La humanidad, en domingo, bajo el sol, permanece tranquila, indiferente, entregada a la potencia solar. Nada tiene sentido. Nada parece necesitar un sentido. Sólo la languidez, el dulce no hacer nada. Un baño tal vez, un paseo, la contemplación de los otros. Sólo hay una ocupación: vigilar a los niños, esparcidos aquí y allá, concentrados en sus cosas, serios.
Cuerpos y más cuerpos. Todos, la mayoría, lejos de cualquier ideal. Qué más da. Lo que importa es ver a la muchedumbre plácida, gozosa, conforme por unas horas. Cuando me canso hago una parada, busco un hueco en la arena, tiendo la toalla y me tumbo.
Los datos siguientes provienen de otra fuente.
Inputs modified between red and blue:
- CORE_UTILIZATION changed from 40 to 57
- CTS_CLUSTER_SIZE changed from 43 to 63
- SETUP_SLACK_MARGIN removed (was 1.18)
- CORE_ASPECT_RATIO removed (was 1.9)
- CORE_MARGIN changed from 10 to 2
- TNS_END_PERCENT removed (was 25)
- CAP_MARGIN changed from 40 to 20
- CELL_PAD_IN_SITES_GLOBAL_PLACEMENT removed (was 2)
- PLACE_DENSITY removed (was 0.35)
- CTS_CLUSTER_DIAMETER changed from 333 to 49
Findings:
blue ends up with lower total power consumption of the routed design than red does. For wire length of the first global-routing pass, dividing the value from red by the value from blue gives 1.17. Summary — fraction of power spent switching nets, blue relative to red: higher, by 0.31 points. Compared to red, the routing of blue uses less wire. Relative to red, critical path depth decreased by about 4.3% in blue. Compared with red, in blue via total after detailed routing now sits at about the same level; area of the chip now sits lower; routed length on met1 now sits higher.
Setup of build 72:
## single_cycle_mips_32
module single_cycle_mips_32(clk, rst, imem_addr, imem_rdata, dmem_addr,
	dmem_wdata, dmem_we, dmem_rdata);
For scale: roughly 3700 cells after synthesis, ~1000 flip-flops, about 160 I/O pins, about 0.055 sq mm of cells after synthesis.
make LEC_CHECK=0 CAP_MARGIN=30 CELL_PAD_IN_SITES_GLOBAL_PLACEMENT=1 CORE_MARGIN=9 CORE_UTILIZATION=43 CTS_CLUSTER_SIZE=67 GPL_ROUTABILITY_DRIVEN=0 HOLD_SLACK_MARGIN=-0.09 MAX_ROUTING_LAYER=met4 SLEW_MARGIN=0 finish   # period 12.0 ns
run.sh (not shown) runs the stock make flow with config.mk's settings and CLKGATE_MAP_FILE=.
Build 72 did not stop at any stage, and its layout met the timing, DRC and antenna checks.
#### Input delta (build 98 over build 72)
==> flow/config.mk <==
export PLATFORM = sky130hd
export DESIGN_NAME = single_cycle_mips_32
export DESIGN_NICKNAME = single_cycle_mips_32
export VERILOG_FILES = /design/flow/design.v
export SDC_FILE = /design/flow/constraint.sdc
export NUM_CORES = 4
export LEC_CHECK = 0
export CAP_MARGIN = 20
export CORE_MARGIN = 2
export CORE_UTILIZATION = 65
export CTS_CLUSTER_SIZE = 44
export SETUP_SLACK_MARGIN = 1.77
export SLEW_MARGIN = 20
==> flow/constraint.sdc <==
create_clock -name core_clock -period 6.32 [get_ports {clk}]
set_input_delay 1.2640 -clock core_clock [delete_from_list [all_inputs] [get_ports {clk}]]
set_output_delay 1.2640 -clock core_clock [all_outputs]
set_load 0.01 [all_outputs]
## What came out
- The flow ended early for build 98: it failed with a tool error in global routing (5_1_grt).
- What build 72 reported for post-detailed-placement cell area has to be multiplied by 1.08 to get the figure for build 98.
- Looking at core outline area, build 98 sits about 34% below build 72.
- Per the comparison of build 98 with build 72, die boundary height now smaller; site row count now smaller; floorplan core density now larger; chip area now smaller.
The following lists how build 91 was set up differently from build 98:
--- a/flow/config.mk
+++ b/flow/config.mk
@@ -12 +12 @@
-export SETUP_SLACK_MARGIN = 1.77
+export PLACE_DENSITY_LB_ADDON = 0.0
==> flow/constraint.sdc <==
create_clock -name core_clock -period 6.33 [get_ports {clk}]
set_input_delay 1.2660 -clock core_clock [delete_from_list [all_inputs] [get_ports {clk}]]
set_output_delay 1.2660 -clock core_clock [all_outputs]
set_load 0.01 [all_outputs]
Results
- Build 98: it failed with a tool error in global routing (5_1_grt), so there are no final results.
- Build 91: aborted in global routing (5_1_grt) (tool error)
- Build 98 -> build 91: number of enable flip-flop cells delta 0, exact match
- Reported for build 91 and build 98, sink count of the clock tree turned out identical to the last digit.
- | detailed placement HPWL | higher: build 91 |
- Build 91 and build 98 ended up with nearly the same cell area after placement.
- Against build 98, build 91 comes in 4.6% lower on number of setup buffers added after CTS.
- Diff build 98 -> build 91 | number of buffers created by CTS | down slightly
- Diff build 91..build 98 | async set or reset register ratio after synthesis | unchanged
--- input diff build 91..build 97 ---
--- a/flow/config.mk
+++ b/flow/config.mk
@@ -10,3 +10 @@
-export CORE_UTILIZATION = 65
-export CTS_CLUSTER_SIZE = 44
-export PLACE_DENSITY_LB_ADDON = 0.0
+export CORE_UTILIZATION = 40
==> flow/constraint.sdc <==
create_clock -name core_clock -period 11.4 [get_ports {clk}]
set_input_delay 2.2800 -clock core_clock [delete_from_list [all_inputs] [get_ports {clk}]]
set_output_delay 2.2800 -clock core_clock [all_outputs]
set_load 0.01 [all_outputs]
--- outcome ---
- Build 97 finished every stage and its layout cleared the timing, DRC and antenna checks.
- As of build 97, instance area after placement had fallen by a little under 10% compared to build 91.
- Summary of build 97 over build 91: cts-stage hold buffer count did not really move; x dimension of the die went up; post-place setup slack went up; floorplan utilization went down.
- Compared with build 91, build 97 shows a post-placement cell count that is about 1% higher.
- The higher number of placement rows of build 97 and build 91 is in build 97.
- Against build 91, die area in build 97 came out worse.
Edits applied to the flow inputs when going from build 97 to build 6:
--- a/flow/config.mk
+++ b/flow/config.mk
@@ -10 +10,3 @@
-export CORE_UTILIZATION = 40
+export CORE_UTILIZATION = 65
+export CTS_CLUSTER_SIZE = 52
+export PLACE_DENSITY_LB_ADDON = 0.0
==> flow/constraint.sdc <==
create_clock -name core_clock -period 6.33 [get_ports {clk}]
set_input_delay 1.2660 -clock core_clock [delete_from_list [all_inputs] [get_ports {clk}]]
set_output_delay 1.2660 -clock core_clock [all_outputs]
set_load 0.01 [all_outputs]
## What came out
- Build 6 | ERROR | global routing (5_1_grt)
- Floorplan core area (build 6 vs. build 97) decreases by more than a quarter
- Taking build 97 over build 6, the number of placement rows ratio works out to 1.3.
- Build 6 — HPWL after detailed placement about 15% higher, build 97 as reference
- Comparing build 6 and build 97, the higher number of buffers created by CTS was measured on build 97.
- Per the comparison of build 6 with build 97, standard cell area after detailed placement now larger; horizontal die dimension down 21%; post-synthesis chip area from yosys about even.
- Going from build 97 to build 6, starting utilization of the core area +26 points, number of buffers inserted to repair setup after CTS +62, area enclosed by the die boundary -about 40%, height of the die -about 21%.
What build 84 does differently from build 6 at the input level:
--- a/flow/config.mk
+++ b/flow/config.mk
@@ -10,3 +10 @@
-export CORE_UTILIZATION = 65
-export CTS_CLUSTER_SIZE = 52
-export PLACE_DENSITY_LB_ADDON = 0.0
+export CORE_UTILIZATION = 28
==> flow/constraint.sdc <==
create_clock -name core_clock -period 13.3 [get_ports {clk}]
set_input_delay 2.6600 -clock core_clock [delete_from_list [all_inputs] [get_ports {clk}]]
set_output_delay 2.6600 -clock core_clock [all_outputs]
set_load 0.01 [all_outputs]
[summary]
- Build 84 went all the way through synthesis, placement and routing and the layout is clean on timing, DRC and antenna.
- Build 84 against build 6: number of instances resized during post-cts repair has decreased, synthesized cell count has remained practically unchanged, post-placement cell count has increased.
- Delta (build 84 minus build 6): worst setup slack before clock tree synthesis climbed 3.91 ns, die area went up by about 130%.

single_cycle_mips_32 again, from the RTL that the note above started with.
Settings: LEC_CHECK=0, CAP_MARGIN=20, CORE_MARGIN=7, CORE_UTILIZATION=40, HOLD_SLACK_MARGIN=0.05, SLEW_MARGIN=10, TNS_END_PERCENT=85; clock period 11.4 ns.
Then changed:
CORE_MARGIN = 2   (was 7)
CORE_UTILIZATION = 68   (was 40)
CTS_CLUSTER_DIAMETER = 367   (was not set)
CTS_CLUSTER_SIZE = 100   (was not set)
HOLD_SLACK_MARGIN = not set   (was 0.05)
PLACE_DENSITY = 0.38   (was not set)
SLEW_MARGIN = 20   (was 10)
TNS_END_PERCENT = 10   (was 85)
clock period = 6.44 ns   (was 11.4 ns; I/O delays follow)
Now the flow failed in global routing with GRT-0232.
Die area shrinks by about 44%.
Synthesized area is unchanged.
Synthesized cell count stays the same.
==> flow/design.v (excerpt) <==
module audio_core
(
	input AUD_BCLK,
	input rst,
	input [2:0]SW,
	input AUD_ADCLRCK,
	input AUD_ADCDAT,
	input AUD_DACLRCK,
	output AUD_DACDAT
);
wire DACDone;
wire ADCDone;
wire [31:0]currentADCData;
reg [31:0]currentDACData;
AudioDAC myDAC(
	rst,  
	AUD_BCLK,  
	AUD_DACLRCK,  
	currentDACData,  
	DACDone,  
	AUD_DACDAT  
);
AudioADC myADC(
	rst,  
	AUD_BCLK,  
	AUD_ADCLRCK,  
	AUD_ADCDAT,  
	ADCDone,  
	currentADCData  
);
wire [31:0]lowPassFilterOutput;
LowPassFilter lowpass(rst, AUD_BCLK, AUD_DACLRCK, currentADCData, lowPassFilterOutput);
wire [31:0]highPassFilterOutput;
HighPassFilter highpass(rst, AUD_BCLK, AUD_DACLRCK, currentADCData, highPassFilterOutput);
wire [31:0]echoFilterOutput;
EchoFilter echo(rst, AUD_BCLK, AUD_DACLRCK, currentADCData, echoFilterOutput);
always @(*)
begin
	case({SW[2], SW[1], SW[0]})
		3'b001: currentDACData = lowPassFilterOutput; 
		3'b010: currentDACData = highPassFilterOutput; 
		3'b100: currentDACData = echoFilterOutput; 
		default: currentDACData = currentADCData;
	endcase
end
  ...
Size: ~8,200 cells after synthesis, ~210 flip-flops, about 9 I/O pins, about 50,000 um^2 of cells after synthesis.
Settings: LEC_CHECK=0, ABC_AREA=1, CAP_MARGIN=20, CELL_PAD_IN_SITES_DETAIL_PLACEMENT=0, CORE_ASPECT_RATIO=1.17, CORE_MARGIN=2, CORE_UTILIZATION=72, CTS_CLUSTER_DIAMETER=206, HOLD_SLACK_MARGIN=0.02, PLACE_DENSITY_LB_ADDON=0.29, SETUP_SLACK_MARGIN=-1.12, SLEW_MARGIN=35, TNS_END_PERCENT=40; clock period 28.1 ns.
run.sh (not shown) runs the stock make flow with config.mk's settings and CLKGATE_MAP_FILE=.
The baseline finished with timing, DRC and antenna clean.
==> 08-25 <==
==> flow/design.v (excerpt) <==
module datapath(output [6:0] display, days, output [3:0] segment, output am, pm, dblink, Sound, Vcc_out, input Next, Up, SetTime, SetAlarm, Snooze, Stop, Mute, Clr, Clk_sys);
clock: 4.69 ns
lec_check: 0
cap_margin: 0
core_aspect_ratio: 0.87
core_margin: 2
core_utilization: 72
cts_cluster_diameter: 28
cts_cluster_size: 32
hold_slack_margin: 0.29
place_density_lb_addon: 0.01
setup_slack_margin: 1.38
slew_margin: 10
tns_end_percent: 5
run.sh (not shown) runs the stock make flow with config.mk's settings and CLKGATE_MAP_FILE=.
==> inputs of 09-15, as changes to 08-25 <==
==> flow/config.mk (replaced) <==
export PLATFORM = sky130hd
export DESIGN_NAME = datapath
export DESIGN_NICKNAME = datapath
export VERILOG_FILES = /design/flow/design.v
export SDC_FILE = /design/flow/constraint.sdc
export NUM_CORES = 4
export LEC_CHECK = 0
export CAP_MARGIN = 20
export CORE_MARGIN = 2
export CORE_UTILIZATION = 72
export CTS_CLUSTER_DIAMETER = 28
export PLACE_DENSITY_LB_ADDON = 0.01
export SETUP_SLACK_MARGIN = 1.23
export SLEW_MARGIN = 20
==> impl_results.html <==
<h3>Flow metrics</h3>
<table>
<tr><th>Metric</th><th>Value</th></tr>
<tr><th colspan="2">Status</th></tr>
<tr><td>Status</td><td>timing/DRC/antenna clean</td></tr>
<tr><th colspan="2">Finish</th></tr>
<tr><td>Final cell count without fillers</td><td>1,814</td></tr>
<tr><th colspan="2">Setup path</th></tr>
<tr><td>End point of the critical path</td><td>display[2]</td></tr>
<tr><td>Terminus of the critical flop-to-flop path</td><td>reg_module.r5.Q[5]</td></tr>
<tr><th colspan="2">Placement</th></tr>
<tr><td>Post-DP Area</td><td>approximately 0.015 mm²</td></tr>
<tr><th colspan="2">Routing</th></tr>
<tr><td>Wl on met1</td><td>around 16 mm</td></tr>
<tr><th colspan="2">Power and ir drop</th></tr>
<tr><td>Net load switching power</td><td>3260 µW</td></tr>
<tr><th colspan="2">Die</th></tr>
<tr><td>Starting utilization of the core area</td><td>between 70% and 80%</td></tr>
<tr><th colspan="2">Clocking</th></tr>
<tr><td>Cts bufs inserted</td><td>44</td></tr>
</table>
# the run above: 08-25
// top
module top #(
    parameter integer WIDTH = 16,
    parameter integer NUM_NEURONS_LAYER_1 = 4,
    parameter integer NUM_NEURONS_LAYER_2 = 3
)(
    input  logic clk,
    input  logic rst,
    input  logic sclk,
    input  logic cs_n,
    input  logic mosi,
    output logic miso,
    input  logic signed [WIDTH-1:0] input_current,
    output logic [NUM_NEURONS_LAYER_2-1:0] spikes
);
Size: ~25 I/O pins.
==> flow/config.mk <==
export PLATFORM = sky130hd
export DESIGN_NAME = top
export DESIGN_NICKNAME = top
export VERILOG_FILES = /design/flow/design.v
export SDC_FILE = /design/flow/constraint.sdc
export NUM_CORES = 4
export LEC_CHECK = 0
export ABC_AREA = 0
export CAP_MARGIN = 30
export CELL_PAD_IN_SITES_GLOBAL_PLACEMENT = 1
export CORE_ASPECT_RATIO = 1.26
export CORE_MARGIN = 2
export CORE_UTILIZATION = 40
export GPL_ROUTABILITY_DRIVEN = 1
export GPL_TIMING_DRIVEN = 0
export HOLD_SLACK_MARGIN = -0.03
export PLACE_DENSITY_LB_ADDON = 0.11
export SLEW_MARGIN = 20
export TNS_END_PERCENT = 85
==> flow/constraint.sdc <==
create_clock -name core_clock -period 22.4 [get_ports {clk}]
set_input_delay 4.4800 -clock core_clock [delete_from_list [all_inputs] [get_ports {clk}]]
set_output_delay 4.4800 -clock core_clock [all_outputs]
set_load 0.01 [all_outputs]
run.sh (not shown) runs the stock make flow with config.mk's settings and CLKGATE_MAP_FILE=.
Next try:
Settings changed: ABC_AREA 0 to 1, CAP_MARGIN 30 to 15, CELL_PAD_IN_SITES_GLOBAL_PLACEMENT 1 to 0, CORE_ASPECT_RATIO 1.26 to default, CORE_UTILIZATION 40 to 72, CTS_CLUSTER_DIAMETER from default to 101, GPL_ROUTABILITY_DRIVEN 1 to default, GPL_TIMING_DRIVEN 0 to default, HOLD_SLACK_MARGIN -0.03 to default, PLACE_DENSITY from default to 0.92, PLACE_DENSITY_LB_ADDON 0.11 to default, TNS_END_PERCENT 85 to 10.
Clock period 22.4 ns to 10.5 ns, I/O delays scaled along.
After rerunning: Now the flow ended with an error in global routing (5_1_grt) with GRT-0232; synthesized area fell by 0.50%; synthesized cell count grows by 24%; die size came out lower by 44%.
Next try:
Settings changed: ABC_AREA 1 to default, CAP_MARGIN 15 to 20, CELL_PAD_IN_SITES_GLOBAL_PLACEMENT 0 to default, CORE_UTILIZATION 72 to 40, CTS_CLUSTER_DIAMETER 101 to default, PLACE_DENSITY 0.92 to default, TNS_END_PERCENT 10 to default.
Clock period 10.5 ns to 13.4 ns, I/O delays scaled along.
Result: The changed run produced a clean layout. Die size came out higher by 80%. Area after synthesis rose by 0.50%. Synthesized cell count fell by 19%.
Next try:
Settings changed: ABC_AREA from default to 1, CORE_UTILIZATION 40 to 66, CTS_CLUSTER_SIZE from default to 77, SETUP_SLACK_MARGIN from default to 2.46.
Clock period 13.4 ns to 8.29 ns, I/O delays scaled along.
This time the run finished but failed the layout checks on negative setup slack.
Synthesized area goes down by 0.50%.
Critical path depth goes up by 37.
Non-clock buffer count goes up by 989.
Hold slack gains 0.038 ns.
Global-route usage goes up by 24 points.
Next try:
Settings changed: CORE_UTILIZATION 66 to 72, CTS_CLUSTER_SIZE 77 to default, PLACE_DENSITY from default to 0.36, SETUP_SLACK_MARGIN 2.46 to -0.83.
Clock period 8.29 ns to 9.1 ns, I/O delays scaled along.
Result: The new run died in global routing (5_1_grt); die size goes down by 8.2%; synthesized area is unchanged; synthesized cell count does not change.
Next try:
Settings changed: CAP_MARGIN 20 to 0, CORE_UTILIZATION 72 to 71, CTS_CLUSTER_SIZE from default to 15, PLACE_DENSITY 0.36 to 0.8, SETUP_SLACK_MARGIN -0.83 to -0.48.
Clock period 9.1 ns to 8.93 ns, I/O delays scaled along.
The new run stopped in global routing (5_1_grt).
Die size rises slightly.
Area after synthesis is unchanged.
Synthesized cell count stays the same.

========
== violet ==
Starting RTL as in the previous note.
export LEC_CHECK = 0
export ABC_AREA = 1
export CAP_MARGIN = 20
export CORE_MARGIN = 2
export CORE_UTILIZATION = 40
export GPL_ROUTABILITY_DRIVEN = 0
export PLACE_DENSITY_LB_ADDON = 0.27
export SLEW_MARGIN = 20
create_clock -name core_clock -period 14.0 [get_ports {clk}]
In summary, violet completed successfully, with a layout that passed the timing, design-rule and antenna checks.
What garnet does differently from violet at the input level:
diff --git a/flow/config.mk b/flow/config.mk
--- a/flow/config.mk
+++ b/flow/config.mk
@@ -9,6 +9,5 @@
 export CAP_MARGIN = 20
 export CORE_MARGIN = 2
-export CORE_UTILIZATION = 40
-export GPL_ROUTABILITY_DRIVEN = 0
-export PLACE_DENSITY_LB_ADDON = 0.27
+export CORE_UTILIZATION = 70
+export SETUP_SLACK_MARGIN = 2.46
 export SLEW_MARGIN = 20
==> flow/constraint.sdc <==
create_clock -name core_clock -period 13.0 [get_ports {clk}]
set_input_delay 2.6000 -clock core_clock [delete_from_list [all_inputs] [get_ports {clk}]]
set_output_delay 2.6000 -clock core_clock [all_outputs]
set_load 0.01 [all_outputs]
--- outcome ---
garnet finished all stages; layout check result: FAIL, due to negative setup slack.
Of violet and garnet, the higher post-route worst setup slack belongs to violet.
Re layout buffer count excluding clock buffers: garnet is 180% up on violet.
Delta (garnet minus violet): combined flip-flop and latch cell area flat, number of buffers and inverters on the critical path down 2, routed length on met1 down 5.1 mm.
Post-cts sizing count: garnet > violet
Sort violet and garnet by final cell count desc -> top: violet
## Diff of input files: fjord against garnet
diff --git a/flow/config.mk b/flow/config.mk
--- a/flow/config.mk
+++ b/flow/config.mk
@@ -6,8 +6,6 @@
 export NUM_CORES = 4
 export LEC_CHECK = 0
-export ABC_AREA = 1
 export CAP_MARGIN = 20
 export CORE_MARGIN = 2
-export CORE_UTILIZATION = 70
-export SETUP_SLACK_MARGIN = 2.46
+export CORE_UTILIZATION = 71
 export SLEW_MARGIN = 20
==> flow/constraint.sdc <==
create_clock -name core_clock -period 13.4 [get_ports {clk}]
set_input_delay 2.6800 -clock core_clock [delete_from_list [all_inputs] [get_ports {clk}]]
set_output_delay 2.6800 -clock core_clock [all_outputs]
set_load 0.01 [all_outputs]
[summary]
Register share after synthesis essentially unchanged between garnet and fjord. fjord completed every stage of the flow, and the final layout passed the timing, design-rule and antenna checks. In the tables for garnet and fjord, fraction of area in multi-input gates reads lower with garnet. Looking at end of the critical path, the reg_file.weight_mem[109] result is from fjord; the reg_file.weight_mem[146] one comes from garnet.
--- input diff fjord..yarrow ---
diff --git a/flow/config.mk b/flow/config.mk
--- a/flow/config.mk
+++ b/flow/config.mk
@@ -8,4 +8,4 @@
 export CAP_MARGIN = 20
 export CORE_MARGIN = 2
-export CORE_UTILIZATION = 71
+export CORE_UTILIZATION = 14
 export SLEW_MARGIN = 20
==> flow/constraint.sdc <==
create_clock -name core_clock -period 22.0 [get_ports {clk}]
set_input_delay 4.4000 -clock core_clock [delete_from_list [all_inputs] [get_ports {clk}]]
set_output_delay 4.4000 -clock core_clock [all_outputs]
set_load 0.01 [all_outputs]
### Flow results
No stage failed in yarrow, and the final checks on the layout all came back clean. In yarrow the depth of the most critical reg-to-reg path turned out 1.5% lower than in fjord. Taking fjord as the reference point, the biggest cell delay along the critical path of yarrow rises by 250 ps. Termination of the worst setup path = reg_file.weight_mem[152]: yarrow; termination of the worst setup path = reg_file.weight_mem[109]: fjord. Critical path depth shrinks slightly when moving from fjord to yarrow.
==> inputs of job 5685 <==
==> flow/design.v <==
module complex_adder_subtractor #(
    parameter WIDTH=32
) (
    input [WIDTH-1:0] a,
    input [WIDTH-1:0] b,
    input addNotSub,
    output reg [WIDTH-1:0] result
);
    always @(*) begin
        if (addNotSub) begin
            result[WIDTH-1:WIDTH/2] = a[WIDTH-1:WIDTH/2] + b[WIDTH-1:WIDTH/2];
            result[WIDTH/2-1:0] = a[WIDTH/2-1:0] + b[WIDTH/2-1:0];
        end else begin
            result[WIDTH-1:WIDTH/2] = a[WIDTH-1:WIDTH/2] - b[WIDTH-1:WIDTH/2];
            result[WIDTH/2-1:0] = a[WIDTH/2-1:0] - b[WIDTH/2-1:0];
        end
    end
endmodule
Escucho fragmentos de conversaciones, pero se las lleva la brisa. Me doy un baño.
El agua ya está medio templada. A la salida vuelvo a tumbarme. Descubro a mi lado a un colega de los viejos tiempos. Con su mujer, a la que no conozco, y sus dos hijos. Fingimos no vernos. Desganados de saludarnos. Los viejos tiempos, cuando nos creíamos el ombligo del mundo.
Me siguen llegando frases que apenas escucho. Domingo a media tarde, un baño de multitudes. Me gusta pasear entre ellas como un fantasma.